Material for this task —
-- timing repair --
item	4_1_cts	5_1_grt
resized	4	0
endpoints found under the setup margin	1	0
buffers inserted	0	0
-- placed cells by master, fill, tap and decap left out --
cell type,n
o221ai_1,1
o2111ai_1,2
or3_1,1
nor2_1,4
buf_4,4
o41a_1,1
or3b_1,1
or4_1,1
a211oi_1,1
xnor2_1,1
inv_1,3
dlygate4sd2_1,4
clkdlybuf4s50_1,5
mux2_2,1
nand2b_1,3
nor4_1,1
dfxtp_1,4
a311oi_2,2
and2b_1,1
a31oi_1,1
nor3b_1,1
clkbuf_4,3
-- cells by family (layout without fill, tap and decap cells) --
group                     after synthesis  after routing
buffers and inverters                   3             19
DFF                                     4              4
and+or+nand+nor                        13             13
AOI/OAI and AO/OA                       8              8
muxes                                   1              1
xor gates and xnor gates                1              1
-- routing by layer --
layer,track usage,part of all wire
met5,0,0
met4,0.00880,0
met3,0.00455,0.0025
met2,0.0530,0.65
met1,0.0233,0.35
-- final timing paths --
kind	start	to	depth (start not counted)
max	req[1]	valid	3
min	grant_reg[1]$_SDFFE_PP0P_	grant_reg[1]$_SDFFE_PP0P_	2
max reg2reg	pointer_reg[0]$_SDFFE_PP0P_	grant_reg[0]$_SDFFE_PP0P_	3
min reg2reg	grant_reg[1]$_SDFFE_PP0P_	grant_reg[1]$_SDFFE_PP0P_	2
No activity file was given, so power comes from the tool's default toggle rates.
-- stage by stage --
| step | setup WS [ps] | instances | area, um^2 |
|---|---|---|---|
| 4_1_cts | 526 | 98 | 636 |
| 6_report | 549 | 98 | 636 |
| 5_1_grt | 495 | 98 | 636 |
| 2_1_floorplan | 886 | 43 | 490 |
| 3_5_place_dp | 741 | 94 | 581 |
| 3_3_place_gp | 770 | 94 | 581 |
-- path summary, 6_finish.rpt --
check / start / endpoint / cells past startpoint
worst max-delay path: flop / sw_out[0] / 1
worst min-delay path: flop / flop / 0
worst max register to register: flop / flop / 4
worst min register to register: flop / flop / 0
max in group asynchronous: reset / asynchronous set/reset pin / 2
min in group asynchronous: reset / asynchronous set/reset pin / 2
$ cat ./config.mk
export PLATFORM = sky130hd
export DESIGN_NAME = transceiver
export DESIGN_NICKNAME = transceiver
export VERILOG_FILES = /design/flow/design.v
export SDC_FILE = /design/flow/constraint.sdc
export NUM_CORES = 4
export LEC_CHECK = 1
export CORE_AREA = 10 10 70 70
export DIE_AREA = 0 0 80 80
$ cat ./run.sh
#!/bin/bash
# OpenROAD 26Q1-2900-gdf79404cd8, Yosys 0.63+post, stock flow scripts
make -C /OpenROAD-flow-scripts/flow DESIGN_CONFIG=/design/flow/config.mk WORK_HOME=/design/flow/orfs finish
$ cat ./design.v
module transceiver (clk, reset, req1, ack1, data1, req2, ack2, data2);
	parameter id = -1;  
	parameter port = "unknown";
	input clk, reset;
	input req1;
	input [8-1:0] data1;
	output ack1;
	output req2;
	output [8-1:0] data2;
	input ack2;
	reg req;
	reg ack;
	reg [8-1:0] data;
	assign req2 = req;
	assign ack1 = ack;
	assign data2 = data;
	always @(posedge clk or posedge reset) begin
		if (reset) begin
			req <= 0;
			ack <= 0;
		end else begin
			req <= req1;
			ack <= ack2;
			data <= (req1 ^ req) ? data1 : data;
		end
	end
endmodule
$ cat ./constraint.sdc
current_design transceiver

set clk_period 2.5
set clk_io_pct 0.2

create_clock -name clk0 -period $clk_period [get_ports {clk}]

set non_clock_inputs [all_inputs -no_clocks]
set_input_delay [expr $clk_period * $clk_io_pct] -clock clk0 $non_clock_inputs
set_output_delay [expr $clk_period * $clk_io_pct] -clock clk0 [all_outputs]
==> Changelog: implementation <==
## Flow update

* Root Driver: clkbuf_4
* First-pass GRT wire length at 1.159 mm
* Crit path time final at 1.595 ns
* Outcome: completed
* Post-route ant nets at 0
* Tot GR Track Use at around 2.3%
* Final WS setup at 0.9048 ns
* Grt total ovfl at 0
* Mean Syn Cell Area at around 24 um2
* Antenna violations before repair at 0
* Core ar. at 3416 um2
* DRT iter0 DRCs at 2
* Ys cells at 13
* Post-CTS Setup Bufs at 0
* Crit path buffers/inverters at 1
* Tool warnings at 25
* Drc violations at 0
* P per Cell Area at 558.5 nW/um2
* Worst EP arrival at roughly 1.1 ns
* CP delay by family, top: buffers and inverters
* H-tree Lvls at 1
* Die span in y at 80 um
* CP cell instances: clkdlybuf4s50_1
* Commonest Layout Cell: clkdlybuf4s50_1
* CP Capture Point: req2
* Reg-to-Reg End: data[7]
* IO buf count at 21
* Max stage delay on crit path at roughly 0.48 ns
* Synthesis area per yosys at 306.5 um2
* Largest net degree at the start of global routing at 9
* RSZ-0062 raised after global routing: no
* Logic area at 12.51 um2
* Longest Clk Path Bufs at 2
* CP required at 2.00 ns
* Share of layout cells above drive strength 1 at a little over a tenth
* Total wire length at between 700 and 800 um
* Max-Cap Viols at 0
* Slew @ Worst Pin at 0.1208 ns
* Slowest cell on crit path: clkdlybuf4s50_1
* WP depth at 1
* Max VDD drop at 0.0001996 V
* Critical Path Source Type: flip-flop
* Cells after Synth at 13
* Reg clk slew, reported paths at 0.06 ns
* Register area share after synthesis at 94.69%
* Slew Limit Headroom at 91.89%
* Clock Sinks at 10
* GPL Wtd Cong at 0.6087
* Reg2reg path depth at 3
* First-pass DRT Iterations at 2
* Die width at 80 um
* Most frequent logic cells in the routed design: clkdlybuf4s50_1 (21), edfxtp_1 (8), clkbuf_4 (3)
* TritonCTS buffer count at 3
* FF+latch count, synth at 10
* Crit end category: primary output
* Vias per cell at 2.440
* Vias in the first global route at 257
* Io pins at 22
* Std cell rows at 21
* FF-to-FF Start: req
* HP Class: in2async
* Worst R2R Setup Slack at between 1 and 1.5 ns
* Worst Setup SP: req
* DIE AREA at 6400 um2
* Synthesized area at 306.5 um2
* Period utilization at 63.81%
* Vias post-DR at 205
* Skew-Pair Late Insertion Delay at between 0.2 and 0.3 ns
* Layout area overhead at 97.14%
* Max Freq at ~0.63 GHz
* Fp_density at 8.974%
* Setup TNS at 0 ns
* Reg area at 290.3 um2
* Cell Type Count at 5
* Final Hold Slack at 0.4326 ns
* Hold Buf Count CTS at 0
* CTS tree: built
* Final hold violations at 0
* Layout fillers at 391
* Slew Viols, Final at 0
* Drt wl/cell at 9.310 um
* Static leakage at roughly 0.00021 uW
* Post-Place Setup Slack at 0.8381 ns
* ANT cells at 0
* Final setup viols at 0
* Yosys warnings at 1
* CP Max Fanout at 2
* Layout Skew at 0.0001576 ns
* Post-CTS resize count at 0
* Crit path kind: reg2out
power by group:
part | internal (uW) | switching [uW]
registers | 191 | 2.26
clock network | 55.3 | 49.0
logic | 30.9 | 9.33
registers in the layout, indices dropped and copies added (netlist names):
name / count
data: 8
req: 1
ack: 1
cell families (layout without fill, tap and decap cells):
| logic type | count (synthesis) | in the layout | share of synthesized area (%) |
|---|---|---|---|
| DFF | 10 | 10 | 94.69 |
| buffers and inverters | 1 | 26 | 1.223 |
| and+or+nand+nor | 1 | 1 | 1.223 |
| xor gates and xnor gates | 1 | 1 | 2.858 |
layer usage:
metal	vias up	GRT usage, %	share of wire, %
met4	0	0.5282	0
met3	0	1.250	9.3
li1	96	-	-
met5	-	0	0
met2	10	4.093	55
met1	99	2.150	35
cell usage after synthesis (all sizes together):
cell type	instances	area share [%]
xnor2	1	2.9
nor2	1	1.2
dfrtp	2	16
inv	1	1.2
edfxtp	8	78
how the worst min path moves through the flow:
stage | end | depth (start not counted) | slack (ns)
finish | req | 2 | 0.43
CTS | req | 2 | 0.42
global route | req | 2 | 0.43
per-stage QoR:
| step | power [uW] | utilization, % | std cells | area, um2 |
|---|---|---|---|---|
| global route | 352.8 | 17.69 | 84 | 604.3 |
| finish | 337.5 | 17.69 | 84 | 604.3 |
| CTS | 346.8 | 17.69 | 84 | 604.3 |
| floorplan | 199.5 | - | 13 | 306.5 |
| detailed placement | 238.3 | 17.03 | 81 | 581.8 |
| global placement | 237.4 | 17.03 | 81 | 581.8 |
layout make-up:
cell class	instances	share of cell area, %
inverters	1	0.6211
repair buffers	22	36.02
clock buffers	3	3.727
flip-flops and latches	10	48.03
well taps	46	9.524
multi-input cells	2	2.070
No activity file was given, so power comes from the tool's default toggle rates.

What the task requires — Go to the line in the material above that contains "o2111ai_1,2" and copy exactly from there through the line that contains "met1,0.0233,0.35", stopping after it.

Exercise response —
o2111ai_1,2
or3_1,1
nor2_1,4
buf_4,4
o41a_1,1
or3b_1,1
or4_1,1
a211oi_1,1
xnor2_1,1
inv_1,3
dlygate4sd2_1,4
clkdlybuf4s50_1,5
mux2_2,1
nand2b_1,3
nor4_1,1
dfxtp_1,4
a311oi_2,2
and2b_1,1
a31oi_1,1
nor3b_1,1
clkbuf_4,3
-- cells by family (layout without fill, tap and decap cells) --
group                     after synthesis  after routing
buffers and inverters                   3             19
DFF                                     4              4
and+or+nand+nor                        13             13
AOI/OAI and AO/OA                       8              8
muxes                                   1              1
xor gates and xnor gates                1              1
-- routing by layer --
layer,track usage,part of all wire
met5,0,0
met4,0.00880,0
met3,0.00455,0.0025
met2,0.0530,0.65
met1,0.0233,0.35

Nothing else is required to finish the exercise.